▶ _EXERCISE INSTRUCTIONS_: The count of lines with the string "synthesis" in the material is all that should be returned.

□ □ □ □

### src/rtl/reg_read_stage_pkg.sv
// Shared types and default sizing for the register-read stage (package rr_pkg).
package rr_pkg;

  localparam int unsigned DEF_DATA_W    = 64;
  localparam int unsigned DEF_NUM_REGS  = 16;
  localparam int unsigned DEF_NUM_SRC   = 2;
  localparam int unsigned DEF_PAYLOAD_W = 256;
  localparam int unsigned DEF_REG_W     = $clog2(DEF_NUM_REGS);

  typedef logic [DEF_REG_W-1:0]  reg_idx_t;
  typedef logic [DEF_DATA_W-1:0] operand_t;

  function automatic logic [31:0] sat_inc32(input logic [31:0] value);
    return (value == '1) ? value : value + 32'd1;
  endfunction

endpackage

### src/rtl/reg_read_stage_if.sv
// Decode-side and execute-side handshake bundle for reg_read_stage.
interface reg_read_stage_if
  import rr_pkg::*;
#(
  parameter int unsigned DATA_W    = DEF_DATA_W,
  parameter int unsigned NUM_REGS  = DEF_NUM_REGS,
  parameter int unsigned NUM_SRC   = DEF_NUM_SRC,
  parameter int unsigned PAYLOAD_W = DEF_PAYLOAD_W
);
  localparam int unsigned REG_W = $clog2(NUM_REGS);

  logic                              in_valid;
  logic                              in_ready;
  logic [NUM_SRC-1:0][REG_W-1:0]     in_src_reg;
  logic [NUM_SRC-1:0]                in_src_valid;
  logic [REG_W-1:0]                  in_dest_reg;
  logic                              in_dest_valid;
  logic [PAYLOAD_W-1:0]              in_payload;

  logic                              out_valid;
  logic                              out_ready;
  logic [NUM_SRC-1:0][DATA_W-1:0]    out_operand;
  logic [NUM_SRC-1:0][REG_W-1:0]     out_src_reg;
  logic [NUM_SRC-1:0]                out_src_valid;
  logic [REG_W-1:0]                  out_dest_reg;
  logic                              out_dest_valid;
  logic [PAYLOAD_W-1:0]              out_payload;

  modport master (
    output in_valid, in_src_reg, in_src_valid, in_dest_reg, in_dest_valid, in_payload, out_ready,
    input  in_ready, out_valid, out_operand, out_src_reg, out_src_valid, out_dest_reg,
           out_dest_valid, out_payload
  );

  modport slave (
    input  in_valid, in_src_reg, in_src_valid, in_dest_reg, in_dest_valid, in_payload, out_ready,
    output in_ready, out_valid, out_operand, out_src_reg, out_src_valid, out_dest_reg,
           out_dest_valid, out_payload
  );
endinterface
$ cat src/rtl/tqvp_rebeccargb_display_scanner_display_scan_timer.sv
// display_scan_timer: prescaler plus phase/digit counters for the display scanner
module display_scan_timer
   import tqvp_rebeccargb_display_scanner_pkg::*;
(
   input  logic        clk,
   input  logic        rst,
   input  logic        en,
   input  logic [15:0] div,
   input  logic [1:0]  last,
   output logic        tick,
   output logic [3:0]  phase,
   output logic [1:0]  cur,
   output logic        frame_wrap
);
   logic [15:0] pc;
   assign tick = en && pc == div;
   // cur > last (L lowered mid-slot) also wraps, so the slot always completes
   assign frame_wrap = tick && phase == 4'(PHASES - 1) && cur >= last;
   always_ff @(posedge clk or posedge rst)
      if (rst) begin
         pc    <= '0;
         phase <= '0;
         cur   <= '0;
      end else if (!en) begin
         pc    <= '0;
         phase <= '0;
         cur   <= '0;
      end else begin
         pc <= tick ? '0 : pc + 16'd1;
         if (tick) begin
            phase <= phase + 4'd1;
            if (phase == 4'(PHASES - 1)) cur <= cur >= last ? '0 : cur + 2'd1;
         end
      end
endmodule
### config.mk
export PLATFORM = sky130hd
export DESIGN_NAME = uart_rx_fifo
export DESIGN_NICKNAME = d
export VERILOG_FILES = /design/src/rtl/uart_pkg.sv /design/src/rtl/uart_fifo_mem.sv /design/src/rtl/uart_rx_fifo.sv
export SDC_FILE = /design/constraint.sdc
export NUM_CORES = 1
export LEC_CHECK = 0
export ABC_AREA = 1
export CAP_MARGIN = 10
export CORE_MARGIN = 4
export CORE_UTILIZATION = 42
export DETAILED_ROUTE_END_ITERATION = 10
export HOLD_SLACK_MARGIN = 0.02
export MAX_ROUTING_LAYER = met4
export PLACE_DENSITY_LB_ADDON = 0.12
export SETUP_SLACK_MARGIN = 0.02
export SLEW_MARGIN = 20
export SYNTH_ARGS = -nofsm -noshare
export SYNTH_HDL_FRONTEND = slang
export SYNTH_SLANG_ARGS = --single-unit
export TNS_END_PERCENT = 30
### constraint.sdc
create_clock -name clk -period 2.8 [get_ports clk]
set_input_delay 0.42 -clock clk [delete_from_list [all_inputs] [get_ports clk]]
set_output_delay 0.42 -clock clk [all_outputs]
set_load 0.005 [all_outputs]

□ □ □ □

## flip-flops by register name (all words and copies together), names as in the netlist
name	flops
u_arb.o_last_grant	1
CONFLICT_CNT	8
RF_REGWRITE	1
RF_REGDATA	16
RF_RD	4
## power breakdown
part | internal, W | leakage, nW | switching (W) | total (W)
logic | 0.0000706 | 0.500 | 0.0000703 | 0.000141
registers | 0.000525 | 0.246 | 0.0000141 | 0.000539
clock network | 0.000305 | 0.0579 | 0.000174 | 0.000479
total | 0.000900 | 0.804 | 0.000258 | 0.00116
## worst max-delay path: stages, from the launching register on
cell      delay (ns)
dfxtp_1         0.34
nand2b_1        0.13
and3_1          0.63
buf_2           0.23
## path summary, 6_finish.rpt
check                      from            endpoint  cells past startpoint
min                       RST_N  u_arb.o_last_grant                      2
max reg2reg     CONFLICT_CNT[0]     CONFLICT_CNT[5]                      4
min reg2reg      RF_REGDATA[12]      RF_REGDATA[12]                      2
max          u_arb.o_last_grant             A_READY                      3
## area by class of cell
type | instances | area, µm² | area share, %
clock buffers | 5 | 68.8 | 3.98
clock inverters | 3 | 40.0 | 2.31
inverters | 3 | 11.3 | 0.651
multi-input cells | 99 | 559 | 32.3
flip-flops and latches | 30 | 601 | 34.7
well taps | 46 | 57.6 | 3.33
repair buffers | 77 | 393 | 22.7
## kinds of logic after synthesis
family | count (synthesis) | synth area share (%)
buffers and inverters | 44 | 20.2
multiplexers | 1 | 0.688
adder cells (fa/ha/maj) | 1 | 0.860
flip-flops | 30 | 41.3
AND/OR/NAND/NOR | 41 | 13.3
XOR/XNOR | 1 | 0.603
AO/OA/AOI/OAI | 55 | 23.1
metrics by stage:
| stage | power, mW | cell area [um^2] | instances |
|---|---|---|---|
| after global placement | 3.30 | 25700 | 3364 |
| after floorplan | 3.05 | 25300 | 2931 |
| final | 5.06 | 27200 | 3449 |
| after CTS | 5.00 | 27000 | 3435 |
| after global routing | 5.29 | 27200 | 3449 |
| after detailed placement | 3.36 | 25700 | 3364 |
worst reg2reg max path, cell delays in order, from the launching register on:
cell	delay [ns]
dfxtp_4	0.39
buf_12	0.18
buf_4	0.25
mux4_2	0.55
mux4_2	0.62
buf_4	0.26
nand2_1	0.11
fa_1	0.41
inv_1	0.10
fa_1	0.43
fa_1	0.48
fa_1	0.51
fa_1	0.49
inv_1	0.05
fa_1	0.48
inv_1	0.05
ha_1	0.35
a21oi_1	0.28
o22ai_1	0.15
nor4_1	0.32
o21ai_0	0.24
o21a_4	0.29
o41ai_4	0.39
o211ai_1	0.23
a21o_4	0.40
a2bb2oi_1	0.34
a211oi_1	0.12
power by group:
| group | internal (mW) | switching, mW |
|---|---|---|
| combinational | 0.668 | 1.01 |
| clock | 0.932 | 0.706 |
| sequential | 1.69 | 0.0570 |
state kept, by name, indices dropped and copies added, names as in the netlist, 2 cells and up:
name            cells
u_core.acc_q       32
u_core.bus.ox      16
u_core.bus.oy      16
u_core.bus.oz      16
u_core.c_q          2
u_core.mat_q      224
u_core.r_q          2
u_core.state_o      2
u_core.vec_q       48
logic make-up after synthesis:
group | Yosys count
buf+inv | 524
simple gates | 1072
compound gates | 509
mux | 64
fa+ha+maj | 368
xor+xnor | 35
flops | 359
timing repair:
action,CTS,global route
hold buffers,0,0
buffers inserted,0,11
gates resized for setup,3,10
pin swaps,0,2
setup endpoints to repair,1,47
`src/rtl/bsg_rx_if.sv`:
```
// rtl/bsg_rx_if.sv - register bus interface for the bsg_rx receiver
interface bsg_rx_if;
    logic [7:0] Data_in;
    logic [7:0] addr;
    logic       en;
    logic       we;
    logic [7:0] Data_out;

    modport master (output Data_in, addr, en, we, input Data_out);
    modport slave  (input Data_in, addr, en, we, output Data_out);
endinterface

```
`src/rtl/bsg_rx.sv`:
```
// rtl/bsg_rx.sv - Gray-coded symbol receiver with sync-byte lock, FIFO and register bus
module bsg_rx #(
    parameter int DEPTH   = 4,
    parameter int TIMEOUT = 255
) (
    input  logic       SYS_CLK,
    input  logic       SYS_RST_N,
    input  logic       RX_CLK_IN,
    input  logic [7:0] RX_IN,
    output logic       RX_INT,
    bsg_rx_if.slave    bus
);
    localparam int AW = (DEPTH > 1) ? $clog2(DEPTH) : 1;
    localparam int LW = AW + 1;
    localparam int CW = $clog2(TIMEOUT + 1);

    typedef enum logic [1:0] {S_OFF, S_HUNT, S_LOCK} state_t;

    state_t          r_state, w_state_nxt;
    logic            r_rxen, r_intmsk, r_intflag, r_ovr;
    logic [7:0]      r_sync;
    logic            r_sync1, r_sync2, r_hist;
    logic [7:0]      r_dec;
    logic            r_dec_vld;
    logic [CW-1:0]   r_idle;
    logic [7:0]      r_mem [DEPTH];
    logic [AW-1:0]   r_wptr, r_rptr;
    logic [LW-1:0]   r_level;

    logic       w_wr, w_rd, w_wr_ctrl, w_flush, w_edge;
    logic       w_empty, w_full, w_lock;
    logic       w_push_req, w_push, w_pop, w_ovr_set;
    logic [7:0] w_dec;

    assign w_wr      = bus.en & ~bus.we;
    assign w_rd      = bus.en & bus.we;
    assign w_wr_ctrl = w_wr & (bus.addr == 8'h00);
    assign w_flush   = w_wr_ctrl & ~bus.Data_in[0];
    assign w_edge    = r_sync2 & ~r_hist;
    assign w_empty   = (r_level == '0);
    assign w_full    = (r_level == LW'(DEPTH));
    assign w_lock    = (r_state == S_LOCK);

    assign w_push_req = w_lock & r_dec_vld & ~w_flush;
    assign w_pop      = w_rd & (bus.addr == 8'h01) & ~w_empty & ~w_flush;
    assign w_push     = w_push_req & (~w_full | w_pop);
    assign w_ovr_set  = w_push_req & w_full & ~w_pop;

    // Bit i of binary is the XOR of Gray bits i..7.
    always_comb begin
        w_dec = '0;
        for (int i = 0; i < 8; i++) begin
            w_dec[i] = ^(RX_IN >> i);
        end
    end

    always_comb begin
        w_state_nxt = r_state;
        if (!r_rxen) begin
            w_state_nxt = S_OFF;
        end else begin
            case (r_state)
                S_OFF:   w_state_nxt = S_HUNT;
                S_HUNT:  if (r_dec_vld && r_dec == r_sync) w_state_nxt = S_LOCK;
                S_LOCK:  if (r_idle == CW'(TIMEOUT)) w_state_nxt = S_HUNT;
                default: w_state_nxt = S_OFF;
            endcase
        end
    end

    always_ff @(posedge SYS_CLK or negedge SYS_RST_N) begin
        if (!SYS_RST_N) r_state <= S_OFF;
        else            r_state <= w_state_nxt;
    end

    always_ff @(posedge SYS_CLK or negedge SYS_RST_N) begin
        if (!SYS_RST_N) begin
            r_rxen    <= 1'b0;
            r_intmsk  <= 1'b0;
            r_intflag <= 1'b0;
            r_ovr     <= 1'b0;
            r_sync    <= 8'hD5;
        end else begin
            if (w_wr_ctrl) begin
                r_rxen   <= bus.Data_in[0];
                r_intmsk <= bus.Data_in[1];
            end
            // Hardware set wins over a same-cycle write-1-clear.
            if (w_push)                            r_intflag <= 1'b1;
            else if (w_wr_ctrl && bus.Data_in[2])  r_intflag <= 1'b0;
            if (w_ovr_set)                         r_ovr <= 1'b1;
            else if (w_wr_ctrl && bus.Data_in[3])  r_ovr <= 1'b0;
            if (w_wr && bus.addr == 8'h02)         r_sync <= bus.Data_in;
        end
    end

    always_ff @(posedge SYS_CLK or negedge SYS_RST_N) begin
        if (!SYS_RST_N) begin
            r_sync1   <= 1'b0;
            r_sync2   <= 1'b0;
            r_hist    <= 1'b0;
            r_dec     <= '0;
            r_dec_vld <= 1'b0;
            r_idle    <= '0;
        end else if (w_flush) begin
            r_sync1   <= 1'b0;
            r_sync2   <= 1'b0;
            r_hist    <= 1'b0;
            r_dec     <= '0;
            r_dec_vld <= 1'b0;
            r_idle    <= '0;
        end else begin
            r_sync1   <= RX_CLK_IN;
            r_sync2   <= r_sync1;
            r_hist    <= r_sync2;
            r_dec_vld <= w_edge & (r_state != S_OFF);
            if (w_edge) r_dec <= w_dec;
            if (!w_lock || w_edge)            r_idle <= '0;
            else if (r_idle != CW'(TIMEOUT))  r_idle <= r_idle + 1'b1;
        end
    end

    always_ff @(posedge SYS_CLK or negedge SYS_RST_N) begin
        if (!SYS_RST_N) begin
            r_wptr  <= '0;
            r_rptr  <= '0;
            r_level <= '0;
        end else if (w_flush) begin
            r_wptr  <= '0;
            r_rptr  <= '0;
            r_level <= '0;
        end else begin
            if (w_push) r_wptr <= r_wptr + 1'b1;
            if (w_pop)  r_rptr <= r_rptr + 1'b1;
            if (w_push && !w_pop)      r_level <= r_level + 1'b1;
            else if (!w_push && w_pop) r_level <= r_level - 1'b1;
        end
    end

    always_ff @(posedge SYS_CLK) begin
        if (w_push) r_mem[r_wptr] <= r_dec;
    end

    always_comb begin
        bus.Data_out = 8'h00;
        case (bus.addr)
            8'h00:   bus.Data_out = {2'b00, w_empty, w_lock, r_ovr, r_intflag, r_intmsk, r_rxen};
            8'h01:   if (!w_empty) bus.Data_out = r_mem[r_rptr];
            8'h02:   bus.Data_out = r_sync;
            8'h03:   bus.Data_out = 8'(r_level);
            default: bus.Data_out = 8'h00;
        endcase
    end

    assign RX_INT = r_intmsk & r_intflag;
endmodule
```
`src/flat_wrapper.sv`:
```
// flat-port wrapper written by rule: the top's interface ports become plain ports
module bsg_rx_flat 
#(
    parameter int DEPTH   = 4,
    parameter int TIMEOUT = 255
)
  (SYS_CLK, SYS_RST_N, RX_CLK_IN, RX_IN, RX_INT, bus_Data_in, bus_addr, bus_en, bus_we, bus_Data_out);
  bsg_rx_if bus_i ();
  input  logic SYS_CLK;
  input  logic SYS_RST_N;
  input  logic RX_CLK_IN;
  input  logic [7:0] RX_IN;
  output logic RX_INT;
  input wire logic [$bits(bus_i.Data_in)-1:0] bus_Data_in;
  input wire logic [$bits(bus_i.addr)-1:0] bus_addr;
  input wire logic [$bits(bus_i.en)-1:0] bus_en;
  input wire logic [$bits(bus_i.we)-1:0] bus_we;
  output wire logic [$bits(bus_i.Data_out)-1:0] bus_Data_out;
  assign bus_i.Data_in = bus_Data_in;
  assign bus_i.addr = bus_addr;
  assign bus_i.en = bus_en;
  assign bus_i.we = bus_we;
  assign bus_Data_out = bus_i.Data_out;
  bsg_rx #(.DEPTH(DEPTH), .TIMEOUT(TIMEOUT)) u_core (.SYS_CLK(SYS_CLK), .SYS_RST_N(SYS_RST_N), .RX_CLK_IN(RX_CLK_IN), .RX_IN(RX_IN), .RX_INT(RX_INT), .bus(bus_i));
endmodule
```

□ □ □ □

▶ _EXERCISE SOLUTION_: 3